DON26TZ01-NV008 TITLE: Automated Software Test Generation and Augmentation for Improved Debloating
OUSW (R&E) CRITICAL TECHNOLOGY AREA(S): Quantum and Battlefield Information Dominance (Q-BID)
COMPONENT TECHNOLOGY PRIORITY AREA(S): Advanced Computing and Software;Integrated Network Systems-of-Systems;Integrated Sensing and Cyber
PROJECTED CMMC LEVEL REQUIREMENT: Level 2 (Self)
OBJECTIVE: Develop an automated solution for developing, enhancing, expanding, and augmenting software tests to more safely broaden the employment of proactive cyber techniques such as debloating and post-construction software refactoring. Technology is needed to refine a suite of tests to a level such that it may serve as a practical expression of a software transformation objective to drive other tools as well as validate their output. Technology should leverage multi-modal methods such as ingesting code and documentation as well as be compatible with DevOps processes.
DESCRIPTION: Modern software development practices such as industrialized code reuse and artificial intelligence (AI) assistance enable developers to produce increasingly complex and capable software more quickly and cheaply than ever before. The tools to ensure that all this software is well-tested and that all of the included code is well-tailored to the deployment scenario, however, have lagged by comparison.
Modern applications often include hundreds to thousands of libraries and other dependencies, with often only a small portion of the code in each being ever needed by users in each deployment scenario. The excess code that remains often tends to be less used in general, less well-scrutinized, and full of obscure features that will often be found (sometimes only years later) to contain vulnerabilities. To address this problem, numerous tools have been developed to identify bloat and then modify the software by removing unneeded code [Ref 1]. Configurations, usage logs, and tests that are fed as inputs to code transformation tools to tell them what to cut are referred to as the debloat specifications [Refs 1, 2].

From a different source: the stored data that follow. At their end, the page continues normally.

What follows belongs to an exercise in optimizing a design on an open flow for small area and a short achievable clock period; a production flow would make more cautious choices.
Function was checked by simulation only, so behaviour that the tests miss may differ from the original.

==> flow/design.v (outline; a module is shown in full before it is edited, if it fits) <==
// module fsk_corr_forms: 9518 lines
// module fsk_detect_a: 8867 lines
// module fsk_detect_b: 199 lines
// module fsk_timing: 26 lines
// module fsk_frame: 115 lines
// module fskdec: 159 lines
module fskdec (
    input  wire        clk,
    input  wire        rst,
    input  wire        in_valid,
    output wire        in_ready,
    input  wire [15:0] in_sample,
    input  wire        in_eos,
    output wire        out_valid,
    output wire [7:0]  out_byte,
    output wire        done,
    output reg  [2:0]  result,
    output wire        len_coerced,
    output wire [9:0]  invalid_count
);
  // ...
==> flow/flow/run.sh <==
#!/bin/bash
# Own layout flow: the standard flow with two changes.
#  1. After the standard synthesis (run unchanged), flow/fapol.py removes
#     inverters between full adders: a full adder is self-dual, so it can work
#     on complemented inputs and give complemented outputs.  Registers, ports
#     and all other cells are untouched.
#  2. The port buffers that placement inserts on every input and output are
#     sky130_fd_sc_hd__buf_2 cells instead of the default choice.
# Each tool's output goes to a log file of its own in this folder.
set -euo pipefail
R=orfs/results/${FLOW_PLATFORM}/fskdec/base
bash standard.sh synth > synth.log 2>&1
cp "$R/1_2_yosys.v" "$R/1_2_yosys.standard.v"
python3 flow/fapol.py "$R/1_2_yosys.standard.v" "$R/1_2_yosys.v" > fapol.log 2>&1
rm -f "$R/1_synth.odb" "$R/1_synth.sdc"
export BUFFER_PORTS_ARGS="-buffer_cell sky130_fd_sc_hd__buf_2"
bash standard.sh finish > layout.log 2>&1
==> flow/flow/fapol.py <==
#!/usr/bin/env python3
"""Full-adder polarity pass on a Yosys gate netlist (sky130hd).

A full adder is self-dual: FA(~a, ~b, ~c) = (~sum, ~cout).  After synthesis
many inverters sit between full adders.  This pass removes every inverter,
treats each net as (root net, parity), chooses for each full adder whether it
works on complemented signals (greedy local search, fewest inverters), and
puts back one inverter per root net whose complement some pin still needs.
Registers, ports and all other cells are left as they are.

usage: fapol.py IN.v OUT.v
"""
import re
import sys
from collections import defaultdict

INV_RE = re.compile(r"^sky130_fd_sc_hd__(clk)?inv_(\d+)$")
FA_RE = re.compile(r"^sky130_fd_sc_hd__fa_\d+$")
OUT_PINS = {"X", "Y", "Q", "Q_N", "SUM", "COUT", "HI", "LO"}


def main(src, dst):
    text = open(src).read()
    m = re.search(r"^\s*module\s+(\S+)\s*\((.*?)\);", text, re.S | re.M)
    head_end = m.end()
    endm = text.rindex("endmodule")
    body = text[head_end:endm]
    # split statements
    stmts = [s.strip() for s in body.split(";")]
    decls, assigns, cells = [], [], []
    cell_re = re.compile(r"^(\S+)\s+(\S+)\s*\((.*)\)$", re.S)
    for s in stmts:
        if not s:
            continue
        if s.startswith(("wire", "input", "output", "inout", "reg")):
            decls.append(s)
        elif s.startswith("assign"):
            assigns.append(s)
        else:
            cm = cell_re.match(s)
            if not cm:
                raise SystemExit(f"cannot parse: {s[:200]}")
            typ, name, pins = cm.groups()
            pl = re.findall(r"\.(\w+)\s*\(\s*(.*?)\s*\)\s*(?:,|$)", pins, re.S)
            cells.append([typ, name, [[p, n] for p, n in pl]])
    # nets used in assigns are left alone (never rewired)
    frozen = set()
    for a in assigns:
        for tok in re.findall(r"\\\S+|[A-Za-z_][\w$]*(?:\[\d+\])?", a[len("assign"):]):
            frozen.add(tok)
    # inverters: out -> in
    inv_of = {}
    keep_inv = []
    for c in cells:
        typ, name, pins = c
        if INV_RE.match(typ):
            pd = dict(pins)
            y, a = pd.get("Y"), pd.get("A")
            if y is None or a is None or y in frozen or a in frozen or a.startswith("1'"):
                keep_inv.append(c)
                continue
            inv_of[y] = a
    ninv0 = len(inv_of)

    def root(n):
        par = 0
        seen = 0
        while n in inv_of:
            n = inv_of[n]
            par ^= 1
            seen += 1
            if seen > 100:
                raise SystemExit("inverter loop")
        return n, par

    fas = [c for c in cells if FA_RE.match(c[0])]
    others = [c for c in cells if not FA_RE.match(c[0]) and not (INV_RE.match(c[0]) and dict(c[2]).get("Y") in inv_of)]
    port_outs = set()
    for d in decls:
        if d.startswith("output"):
            for tok in re.findall(r"\\\S+|[A-Za-z_][\w$]*", d.split(None, 1)[1] if not d.split()[1].startswith("[") else d.split("]", 1)[1]):
                port_outs.add(tok)
    # demands: list of (root, parity, consumer id) ; consumer id -1 for fixed
    # FA index -> list of input (root, parity) ; FA outputs are roots
    fa_in = []
    fa_out = []
    for i, (typ, name, pins) in enumerate(fas):
        pd = dict(pins)
        fa_in.append([root(pd[p]) for p in ("A", "B", "CIN")])
        fa_out.append([pd.get("SUM"), pd.get("COUT")])
    out_owner = {}
    for i, outs in enumerate(fa_out):
        for n in outs:
            if n is not None:
                out_owner[n] = i
    # fixed demands from other cells' input pins and from output ports / frozen nets
    fixed = defaultdict(set)   # root -> set of required parity (wrt original root meaning)
    for typ, name, pins in others:
        for p, n in pins:
            if p in OUT_PINS:
                continue
            if n.startswith("1'") or n.startswith("{"):
                continue
            r, par = root(n)
            fixed[r].add(par)
    # every net that is an output port or frozen and is an inverter output keeps its meaning
    for n in list(port_outs | frozen):
        if n in inv_of:
            r, par = root(n)
            fixed[r].add(par)
    flip = [0] * len(fas)
    # consumers of each root by FA pin
    fa_cons = defaultdict(list)    # root -> list of (fa index, parity)
    for i, ins in enumerate(fa_in):
        for r, par in ins:
            fa_cons[r].append((i, par))

    def phys(r):
        i = out_owner.get(r)
        return flip[i] if i is not None else 0

    def need_inv(r):
        ph = phys(r)
        for par in fixed.get(r, ()):
            if par != ph:
                return 1
        for i, par in fa_cons.get(r, ()):
            if (par ^ flip[i]) != ph:
                return 1
        return 0

    def local_roots(i):
        rs = set(r for r, _ in fa_in[i])
        rs.update(n for n in fa_out[i] if n is not None)
        return rs

    pinned = set(out_owner[n] for n in (port_outs | frozen) if n in out_owner)
    changed = True
    it = 0
    while changed and it < 50:
        changed = False
        it += 1
        for i in range(len(fas)):
            if i in pinned:
                continue
            rs = local_roots(i)
            before = sum(need_inv(r) for r in rs)
            flip[i] ^= 1
            after = sum(need_inv(r) for r in rs)
            if after < before:
                changed = True
            else:
                flip[i] ^= 1
    roots_needing = [r for r in set(list(fixed) + list(fa_cons)) if need_inv(r)]
    sys.stderr.write(f"inverters before {ninv0} after {len(roots_needing)}; flipped {sum(flip)} of {len(fas)} FAs\n")
    if dst is None:
        return
    # rewrite
    newname = {}
    new_inv = []
    for k, r in enumerate(sorted(roots_needing)):
        nn = f"_fapol_n{k}_"
        newname[r] = nn
        new_inv.append(["sky130_fd_sc_hd__inv_1", f"_fapol_i{k}_", [["A", r], ["Y", nn]]])

    def physical_net(r, want):
        """net carrying root r at parity want (0 original meaning)"""
        return r if want == phys(r) else newname[r]

    for i, (typ, name, pins) in enumerate(fas):
        for pp in pins:
            p, n = pp
            if p in ("A", "B", "CIN"):
                r, par = root(n)
                pp[1] = physical_net(r, par ^ flip[i])
    for c in others:
        for pp in c[2]:
            p, n = pp
            if p in OUT_PINS or n.startswith("1'") or n.startswith("{"):
                continue
            if n in inv_of or n in out_owner:
                r, par = root(n)
                pp[1] = physical_net(r, par)
    # output ports / frozen nets that were inverter outputs need a driver: keep a buffer-like inverter
    extra = []
    for n in sorted(port_outs | frozen):
        if n in inv_of:
            r, par = root(n)
            # n must carry root at parity par; drive it by an inverter from the opposite physical polarity
            src_net = physical_net(r, par ^ 1)
            extra.append(("sky130_fd_sc_hd__inv_1", f"_fapol_o{len(extra)}_", [["A", src_net], ["Y", n]]))
    # also FA outputs that are output ports / frozen keep meaning: need handling
    for n in sorted(port_outs | frozen):
        if n in out_owner and phys(n) == 1:
            raise SystemExit(f"flipped FA drives port/frozen net {n}")
    # size each new inverter by the number of pins it drives
    load = defaultdict(int)
    for typ, name, pins in [c for c in cells if FA_RE.match(c[0])] + others + extra:
        for p, n in pins:
            if p not in OUT_PINS:
                load[n] += 1
    for c in new_inv:
        f = load[c[2][1][1]]
        c[0] = "sky130_fd_sc_hd__inv_" + ("1" if f <= 4 else "2")
    new_decls = list(decls)
    for k in range(len(roots_needing)):
        new_decls.append(f"wire _fapol_n{k}_")
    out = [text[:head_end]]
    for d in new_decls:
        out.append("  " + d + " ;")
    for a in assigns:
        out.append("  " + a + " ;")
    allc = [c for c in cells if FA_RE.match(c[0])] + others + new_inv + extra
    for typ, name, pins in allc:
        ps = ",\n    ".join(f".{p}({n} )" for p, n in pins)
        out.append(f"  {typ} {name} (\n    {ps}\n  ) ;")
    out.append("endmodule")
    out.append(text[endm + len("endmodule"):])
    open(dst, "w").write("\n".join(out))


if __name__ == "__main__":
    main(sys.argv[1], sys.argv[2] if len(sys.argv) > 2 else None)
==> flow/standard.sh <==
#!/bin/bash
# synth_recipe.tcl (not shown) runs the flow's synth.tcl, then flattens the netlist and writes it again
# the make line also repeats each setting of config.mk as NAME=value (left out here)
make -C /OpenROAD-flow-scripts/flow DESIGN_CONFIG=/design/flow/config.mk WORK_HOME=/design/flow/orfs CLKGATE_MAP_FILE= SYNTH_SCRIPT=/design/flow/synth_recipe.tcl "${@:-finish}"
==> flow/config.mk <==
export PLATFORM = sky130hd
export DESIGN_NAME = fskdec
export DESIGN_NICKNAME = fskdec
export VERILOG_FILES = /design/flow/design.v
export SDC_FILE = /design/flow/constraint.sdc
export NUM_CORES = 4
export LEC_CHECK = 0
export CAP_MARGIN = 20
export CORE_MARGIN = 2
export CORE_UTILIZATION = 55
export SLEW_MARGIN = 20
==> flow/constraint.sdc <==
create_clock -name core_clock -period 28.0 [get_ports {clk}]
set_input_delay 5.6000 -clock core_clock [delete_from_list [all_inputs] [get_ports {clk}]]
set_output_delay 5.6000 -clock core_clock [all_outputs]
set_load 0.01 [all_outputs]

Because the economics of code reuse will continue to drive library and package developers to maximize generality, debloating must happen through a separate process that begins after those components are built into a specific application. The fact that another process will be modifying code separate from the original one that designed, implemented, and tested those components adds risk—it is not uncommon to see flawed or incomplete transformations. Evaluation results in [Ref 2] showed that 37% of the debloated binaries they created failed to correctly execute the functionality they were intending to retain.

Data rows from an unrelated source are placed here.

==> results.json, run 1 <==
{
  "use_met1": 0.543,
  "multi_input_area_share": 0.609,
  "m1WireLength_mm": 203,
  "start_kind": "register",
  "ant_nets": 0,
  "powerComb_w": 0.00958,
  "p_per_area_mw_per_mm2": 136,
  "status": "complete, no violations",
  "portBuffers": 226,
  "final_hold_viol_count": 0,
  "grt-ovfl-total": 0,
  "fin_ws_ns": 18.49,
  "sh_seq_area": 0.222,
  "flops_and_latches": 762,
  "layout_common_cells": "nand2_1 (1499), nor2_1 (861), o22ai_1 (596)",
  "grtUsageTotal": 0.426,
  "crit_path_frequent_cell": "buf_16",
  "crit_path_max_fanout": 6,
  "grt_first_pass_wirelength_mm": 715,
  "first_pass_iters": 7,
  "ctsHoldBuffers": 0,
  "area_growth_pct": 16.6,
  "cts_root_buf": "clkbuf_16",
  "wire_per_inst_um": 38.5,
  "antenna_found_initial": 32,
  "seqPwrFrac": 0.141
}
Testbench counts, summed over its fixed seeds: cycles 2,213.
Source: an optimization exercise on an open RTL-to-GDS flow (aim: small area, a short achievable clock period and few clock cycles per item). Production flows keep margins and buffers that such runs may drop. The RTL was checked by simulation tests, not by an equivalence proof against the original design. Power and IR drop assume default switching activity.

==> inputs of ember <==
// sio_ctrl
module sio_ctrl (
    input  wire        clk,
    input  wire        rst,           
    input  wire        req_valid,
    output wire        req_ready,
    input  wire [35:0] req_word,      
    output wire        rsp_valid,
    output wire [15:0] rsp_data,
    output wire        rsp_refused,
    output wire [1:0]  rsp_mode,
    output wire [1:0]  rsp_tmode,
    output wire        rsp_sock,
    output wire        ev_valid,
    input  wire        ev_ready,
    output wire [4:0]  ev_kind,
    output wire [47:0] ev_data,
    input  wire        ev_ok,
    input  wire [15:0] ev_rdata
);
Settings: LEC_CHECK=0, ABC_AREA=1, CAP_MARGIN=20, CORE_MARGIN=2, CORE_UTILIZATION=40, CTS_CLUSTER_DIAMETER=80, CTS_CLUSTER_SIZE=25, PLACE_DENSITY=0.7, SETUP_SLACK_MARGIN=3.0, SLEW_MARGIN=20, TNS_END_PERCENT=0; clock period 6.0 ns.
standard.sh (not shown) runs the stock make flow with config.mk's settings and CLKGATE_MAP_FILE= SYNTH_SCRIPT=/design/flow/synth_recipe.tcl, a recipe that flattens the netlist after the stock synthesis.
==> flow/flow/run.sh <==
#!/bin/bash
# Standard layout, with the port buffers made from the smallest buffer cell
# (repair_timing and repair_design upsize them where timing needs it).
set -euo pipefail
export BUFFER_PORTS_ARGS="-buffer_cell sky130_fd_sc_hd__buf_1"
bash standard.sh > standard_flow.log 2>&1
==> inputs of harbor, as changes to ember <==
==> flow/config.mk (replaced) <==
export PLATFORM = sky130hd
export DESIGN_NAME = sio_ctrl
export DESIGN_NICKNAME = sio_ctrl
export VERILOG_FILES = /design/flow/design.v
export SDC_FILE = /design/flow/constraint.sdc
export NUM_CORES = 4
export LEC_CHECK = 0
export ABC_AREA = 1
export CAP_MARGIN = 20
export CORE_MARGIN = 2
export CORE_UTILIZATION = 40
export CTS_CLUSTER_SIZE = 20
export PLACE_DENSITY = 0.6
export SETUP_SLACK_MARGIN = 3.0
export SLEW_MARGIN = 20
==> inputs of xenon, as changes to ember <==
--- a/flow/design.v
+++ b/flow/design.v
@@ -292,22 +292,12 @@
             if (nx[2]) begin nx_kind = EV_DEINIT; nx_e = 3'b010; end
             if (nx[3]) begin nx_kind = EV_DEINIT; nx_e = 3'b100; end
             if (nx[4]) begin nx_kind = EV_SOCK_CLOSE; nx_us = 1'b1; end
         end
     end
     wire [15:0] rem_dec = {b6, b5} - 16'd1;
-    wire        t_parse = (tmode == T_PARSE);
-    wire [6:1]  w_b;                  
-    genvar gi;
-    generate for (gi = 1; gi <= 6; gi = gi + 1) begin : g_wb
-        assign w_b[gi] = t_parse & (cursor == gi);
-    end endgenerate
-    wire        b_take = take & g3;
-    wire        cnt56  = (g3 & t_send) | (g4 & t_recv);
-    wire [1:0]  en56   = {2{cnt56}} |
-                         ({2{g3}} & (is_fe ? {2{t_pend & dr_s}} : w_b[6:5]));
     always @(posedge clk) begin
         if (rst) begin
             r_valid <= 1'b0;
             rv_noev <= 1'b0;
             rv_last <= 1'b0;
             rv_lasti <= 1'b0;
@@ -441,14 +431,19 @@
                         cursor <= 8'd1;
                     end
                 end else if (~is_fe)
                     cursor <= cursor + 8'd1;
             end
         end
-        if (b_take & ~is_fe & w_b[1]) b1 <= q_b;
-        if (b_take & ~is_fe & w_b[2]) b2 <= q_b;
-        if (b_take & ~is_fe & w_b[3]) b3 <= q_b;
-        if (b_take & ~is_fe & w_b[4]) b4 <= q_b;
-        if (take & en56[0]) b5 <= t_parse ? (is_fe ? len[7:0]  : q_b) : rem_dec[7:0];
-        if (take & en56[1]) b6 <= t_parse ? (is_fe ? len[15:8] : q_b) : rem_dec[15:8];
+        if (take & g3 & (tmode == T_PARSE) & ~c0 & ~is_fe) begin
+            if (cursor == 8'd1) b1 <= q_b;
+            if (cursor == 8'd2) b2 <= q_b;
+            if (cursor == 8'd3) b3 <= q_b;
+            if (cursor == 8'd4) b4 <= q_b;
+            if (cursor == 8'd5) b5 <= q_b;
+            if (cursor == 8'd6) b6 <= q_b;
+        end else if (take & g3 & d_recv)
+            {b6, b5} <= len;
+        else if (take & ((g3 & t_send) | (g4 & t_recv)))
+            {b6, b5} <= rem_dec;
     end
 endmodule
==> flow/config.mk (replaced) <==
export PLATFORM = sky130hd
export DESIGN_NAME = sio_ctrl
export DESIGN_NICKNAME = sio_ctrl
export VERILOG_FILES = /design/flow/design.v
export SDC_FILE = /design/flow/constraint.sdc
export NUM_CORES = 4
export LEC_CHECK = 0
export CAP_MARGIN = 20
export CORE_MARGIN = 2
export CORE_UTILIZATION = 40
export CTS_CLUSTER_SIZE = 20
export PLACE_DENSITY = 0.6
export SETUP_SLACK_MARGIN = 3.5
export SLEW_MARGIN = 20
==> inputs of pepper, as changes to ember <==
--- a/flow/design.v
+++ b/flow/design.v
@@ -292,22 +292,12 @@
             if (nx[2]) begin nx_kind = EV_DEINIT; nx_e = 3'b010; end
             if (nx[3]) begin nx_kind = EV_DEINIT; nx_e = 3'b100; end
             if (nx[4]) begin nx_kind = EV_SOCK_CLOSE; nx_us = 1'b1; end
         end
     end
     wire [15:0] rem_dec = {b6, b5} - 16'd1;
-    wire        t_parse = (tmode == T_PARSE);
-    wire [6:1]  w_b;                  
-    genvar gi;
-    generate for (gi = 1; gi <= 6; gi = gi + 1) begin : g_wb
-        assign w_b[gi] = t_parse & (cursor == gi);
-    end endgenerate
-    wire        b_take = take & g3;
-    wire        cnt56  = (g3 & t_send) | (g4 & t_recv);
-    wire [1:0]  en56   = {2{cnt56}} |
-                         ({2{g3}} & (is_fe ? {2{t_pend & dr_s}} : w_b[6:5]));
     always @(posedge clk) begin
         if (rst) begin
             r_valid <= 1'b0;
             rv_noev <= 1'b0;
             rv_last <= 1'b0;
             rv_lasti <= 1'b0;
@@ -441,14 +431,19 @@
                         cursor <= 8'd1;
                     end
                 end else if (~is_fe)
                     cursor <= cursor + 8'd1;
             end
         end
-        if (b_take & ~is_fe & w_b[1]) b1 <= q_b;
-        if (b_take & ~is_fe & w_b[2]) b2 <= q_b;
-        if (b_take & ~is_fe & w_b[3]) b3 <= q_b;
-        if (b_take & ~is_fe & w_b[4]) b4 <= q_b;
-        if (take & en56[0]) b5 <= t_parse ? (is_fe ? len[7:0]  : q_b) : rem_dec[7:0];
-        if (take & en56[1]) b6 <= t_parse ? (is_fe ? len[15:8] : q_b) : rem_dec[15:8];
+        if (take & g3 & (tmode == T_PARSE) & ~c0 & ~is_fe) begin
+            if (cursor == 8'd1) b1 <= q_b;
+            if (cursor == 8'd2) b2 <= q_b;
+            if (cursor == 8'd3) b3 <= q_b;
+            if (cursor == 8'd4) b4 <= q_b;
+            if (cursor == 8'd5) b5 <= q_b;
+            if (cursor == 8'd6) b6 <= q_b;
+        end else if (take & g3 & d_recv)
+            {b6, b5} <= len;
+        else if (take & ((g3 & t_send) | (g4 & t_recv)))
+            {b6, b5} <= rem_dec;
     end
 endmodule
==> flow/config.mk (replaced) <==
export PLATFORM = sky130hd
export DESIGN_NAME = sio_ctrl
export DESIGN_NICKNAME = sio_ctrl
export VERILOG_FILES = /design/flow/design.v
export SDC_FILE = /design/flow/constraint.sdc
export NUM_CORES = 4
export LEC_CHECK = 0
export CAP_MARGIN = 20
export CORE_MARGIN = 2
export CORE_UTILIZATION = 40
export CTS_CLUSTER_SIZE = 20
export PLACE_DENSITY = 0.6
export SETUP_SLACK_MARGIN = 3.0
export SLEW_MARGIN = 20
==> summary of the runs <==
First-iteration DRC count, highest first: xenon, ember, pepper, harbor. In harbor the area after synthesis is lower than in pepper, by about 1.2%. Wire length: xenon > pepper > harbor > ember. pepper finished with timing, DRC and antenna clean. ember completed without violations. xenon completed without violations. harbor passed the timing, design-rule and antenna checks. Between pepper and harbor, the lower die area is in harbor (gap about 1.2%, measured against harbor). Final area, highest first: xenon, pepper, harbor, ember.
What follows belongs to an exercise in optimizing a design on an open flow for small area; a production flow would make more cautious choices.
Function was checked by simulation only, so behaviour that the tests miss may differ from the original.
No run shown here takes its clock network from TritonCTS; it comes from the design's own scripts or RTL.
No driver is modelled on the clock port, so clock power and skew are understated where the tree is cut down; a real chip needs a root buffer or a tree.
Power and IR drop assume default switching activity.

## flow/flow/run.sh

```bash
#!/bin/bash
# Standard ORFS layout with three changes: a stronger ABC area script for
# the combinational logic, ports buffered with the smallest buffer, and a
# four-buffer clock tree in place of ORFS's H-tree.
set -euo pipefail
here=$(pwd)
export BBM_ABC_SCRIPT="$here/flow/abc_area.script"
export BUFFER_PORTS_ARGS="-buffer_cell sky130_fd_sc_hd__buf_1"
export PRE_CTS_TCL="$here/flow/clock_tree.tcl"
cat flow/abc_override.tcl synth_recipe.tcl > my_synth.tcl
sed "s#$here/synth_recipe.tcl#$here/my_synth.tcl#g" standard.sh > my_standard.sh
grep -q my_synth.tcl my_standard.sh
bash my_standard.sh > "$here/standard.log" 2>&1
```

## flow/flow/abc_area.script

```
strash
&get -n
&deepsyn -T 10
&put
dch -f
amap -F 10 -A 30 -C 1000
topo
stime -c
```

## flow/flow/abc_override.tcl

```tcl
# Map the combinational logic with a stronger area script than ORFS's
# abc_area.script; registers are mapped before ABC and stay as they are.
proc abc {args} {
  set i [lsearch -exact $args -script]
  if {$i >= 0} {
    set args [lreplace $args [expr {$i + 1}] [expr {$i + 1}] $::env(BBM_ABC_SCRIPT)]
  }
  yosys abc {*}$args
}
```

## flow/flow/clock_tree.tcl

```tcl
# Small clock tree: split the clock sinks into N groups by location and
# drive each group from one clock buffer placed at the group's centre.
proc bbm_clock_tree {ncl cell} {
  set block [ord::get_db_block]
  set clknet [$block findNet clk]
  set sinks {}
  foreach it [$clknet getITerms] {
    set inst [$it getInst]
    set loc [$inst getLocation]
    lappend sinks [list [lindex $loc 0] [lindex $loc 1] "[$inst getName]/[[$it getMTerm] getName]"]
  }
  # recursive bisection along the longer side
  set groups [list $sinks]
  while {[llength $groups] < $ncl} {
    set big 0; set bi 0; set i 0
    foreach g $groups { if {[llength $g] > $big} {set big [llength $g]; set bi $i}; incr i }
    set g [lindex $groups $bi]
    set xs [lsort -integer [lmap s $g {lindex $s 0}]]
    set ys [lsort -integer [lmap s $g {lindex $s 1}]]
    set axis [expr {([lindex $xs end] - [lindex $xs 0]) >= ([lindex $ys end] - [lindex $ys 0]) ? 0 : 1}]
    set g [lsort -integer -index $axis $g]
    set h [expr {[llength $g] / 2}]
    set groups [lreplace $groups $bi $bi [lrange $g 0 [expr {$h - 1}]] [lrange $g $h end]]
  }
  set k 0
  foreach g $groups {
    set sx 0; set sy 0; set pins {}
    foreach s $g { incr sx [lindex $s 0]; incr sy [lindex $s 1]; lappend pins [get_pins [lindex $s 2]] }
    set n [llength $g]
    set cx [expr {$sx / $n / 1000.0}]; set cy [expr {$sy / $n / 1000.0}]
    insert_buffer -buffer_cell $cell -net clk -load_pins $pins -location [list $cx $cy] -buffer_name clkbuf_leaf_$k -net_name clknet_leaf_$k
    incr k
  }
}

# Replace ORFS's clock tree with the small one above: four leaf buffers,
# each driving a quarter of the registers, fed straight from the clock port.
rename clock_tree_synthesis bbm_orfs_clock_tree_synthesis
proc clock_tree_synthesis {args} {
  bbm_clock_tree 4 sky130_fd_sc_hd__clkbuf_8
  set_propagated_clock [all_clocks]
}
```

## flow/standard.sh

```bash
#!/bin/bash
# synth_recipe.tcl (not shown) runs the flow's synth.tcl, then flattens the netlist and writes it again
# the make line also repeats each setting of config.mk as NAME=value (left out here)
make -C /OpenROAD-flow-scripts/flow DESIGN_CONFIG=/design/flow/config.mk WORK_HOME=/design/flow/orfs CLKGATE_MAP_FILE= SYNTH_SCRIPT=/design/flow/synth_recipe.tcl "${@:-finish}"
```

## flow/config.mk

```make
export PLATFORM = sky130hd
export DESIGN_NAME = bbm_bridge
export DESIGN_NICKNAME = bbm_bridge
export VERILOG_FILES = /design/flow/design.v
export SDC_FILE = /design/flow/constraint.sdc
export NUM_CORES = 4
export LEC_CHECK = 0
export ABC_AREA = 1
export CAP_MARGIN = 0
export CORE_MARGIN = 2
export CORE_UTILIZATION = 70
export SLEW_MARGIN = 0
```

## flow/constraint.sdc

```tcl
create_clock -name core_clock -period 10.0 [get_ports {clk}]
set_input_delay 2.0000 -clock core_clock [delete_from_list [all_inputs] [get_ports {clk}]]
set_output_delay 2.0000 -clock core_clock [all_outputs]
set_load 0.01 [all_outputs]
```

Many factors can contribute to a transformation yielding a broken application, but one of the biggest is a low-quality debloat specification. Developer-authored tests are often limited and the users of debloating tools rarely can specify in exact detail all the features they actually need for a given deployment scenario. These incomplete specifications can lead tools to be overly aggressive in things like security checks and exception handlers that are critical to application safety and robustness [Ref 3].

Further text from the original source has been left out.